Design and Build Data Pipelines: Develop scalable and efficient data pipelines for ingesting, transforming, and loading data from multiple sources, ensuring high data quality and timeliness.
Data Integration: Work with internal and external data sources, including APIs, financial data systems, and cloud-based data repositories.
Cloud Data Engineering: Utilize cloud technologies such as AWS, Azure, or Google Cloud to create flexible, cost-effective data storage and processing solutions. Experience with Snowflake or similar cloud data platforms is a plus.
Collaborate with Data Science and Analytics Teams: Work closely with data scientists and business analysts to understand data needs and ensure the availability of high-quality, clean, and relevant data for their work.
Data Warehousing and Storage: Manage and optimize data storage solutions (including data lakes, warehouses, and databases) to ensure efficient data access and retrieval for financial analysis and reporting.
ETL Development: Design and maintain ETL workflows for the effective transformation of data into business insights.
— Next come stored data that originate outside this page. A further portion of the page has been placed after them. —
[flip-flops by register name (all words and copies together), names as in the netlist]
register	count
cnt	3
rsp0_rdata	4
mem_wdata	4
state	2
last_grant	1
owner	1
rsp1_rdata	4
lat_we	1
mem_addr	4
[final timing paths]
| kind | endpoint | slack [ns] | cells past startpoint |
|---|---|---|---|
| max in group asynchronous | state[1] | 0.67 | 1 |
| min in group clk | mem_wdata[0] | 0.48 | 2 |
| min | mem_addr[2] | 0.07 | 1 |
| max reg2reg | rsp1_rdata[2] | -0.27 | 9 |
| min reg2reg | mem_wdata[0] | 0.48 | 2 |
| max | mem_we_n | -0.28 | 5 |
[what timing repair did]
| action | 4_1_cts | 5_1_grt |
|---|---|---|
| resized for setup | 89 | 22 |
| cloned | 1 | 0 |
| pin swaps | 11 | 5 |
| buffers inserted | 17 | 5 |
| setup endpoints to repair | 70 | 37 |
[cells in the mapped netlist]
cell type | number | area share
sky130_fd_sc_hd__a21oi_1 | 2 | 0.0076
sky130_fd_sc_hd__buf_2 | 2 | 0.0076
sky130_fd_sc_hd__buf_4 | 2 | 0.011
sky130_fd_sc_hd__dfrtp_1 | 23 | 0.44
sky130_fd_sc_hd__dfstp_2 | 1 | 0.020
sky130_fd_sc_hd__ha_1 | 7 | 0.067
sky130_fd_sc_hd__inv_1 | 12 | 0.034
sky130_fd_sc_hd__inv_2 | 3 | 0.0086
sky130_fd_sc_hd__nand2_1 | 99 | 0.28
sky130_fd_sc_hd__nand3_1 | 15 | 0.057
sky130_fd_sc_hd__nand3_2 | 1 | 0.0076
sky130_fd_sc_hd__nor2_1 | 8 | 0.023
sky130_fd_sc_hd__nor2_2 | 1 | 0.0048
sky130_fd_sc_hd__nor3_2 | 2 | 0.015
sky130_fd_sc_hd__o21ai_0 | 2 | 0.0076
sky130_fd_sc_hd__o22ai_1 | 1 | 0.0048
Ensure seamless integration between diverse data sources and business intelligence tools.
Monitoring and Maintenance: Ensure the smooth operation of data pipelines and data systems by setting up automated monitoring, performing regular maintenance, and troubleshooting issues as they arise.
Data Governance and Compliance: Apply best practices for data governance, ensuring compliance with data security regulations (e.g., GDPR) and maintaining data privacy standards for sensitive financial data.
Automation and Optimization: Automate data ingestion and processing tasks, and optimize pipeline performance to handle large data volumes efficiently.
Required Skills and Qualifications:
Bachelor’s degree in Computer Science, Engineering, Finance, or a related field, or equivalent experience.
10 years of experience in Data Engineering, with a focus on building data pipelines and working with large, complex datasets.
Strong proficiency in SQL and experience with relational and NoSQL databases (e.g., PostgreSQL, MongoDB, Cassandra).
Solid experience with Python, Java, or Scala for building data processing applications and automation scripts.
Experience with cloud platforms such as AWS, Azure, or Google Cloud Platform, and familiarity with cloud-native data storage solutions (e.g., S3, Redshift, BigQuery, Snowflake).
Knowledge of ETL frameworks and tools such as Apache NiFi, Apache Kafka, Airflow, or similar.
Familiarity with big data processing frameworks such as Apache Spark or Hadoop for distributed data processing.
Experience with data warehousing concepts and platforms, with a preference for experience in Snowflake, Redshift, or BigQuery.
Knowledge of financial data systems and familiarity with market data and transactional systems is a plus.
Strong analytical and troubleshooting skills, with an ability to work independently and deliver high-quality results under tight deadlines.
Preferred Qualifications:
Experience with machine learning pipelines and integration with data engineering workflows.
Exposure to DevOps practices or tools such as Docker or Kubernetes for containerization and orchestration.
Familiarity with data security and compliance requirements specific to the financial services industry.
Certification in data engineering tools or cloud platforms (e.g., AWS Certified Data Analytics or Google Cloud Professional Data Engineer) is a plus.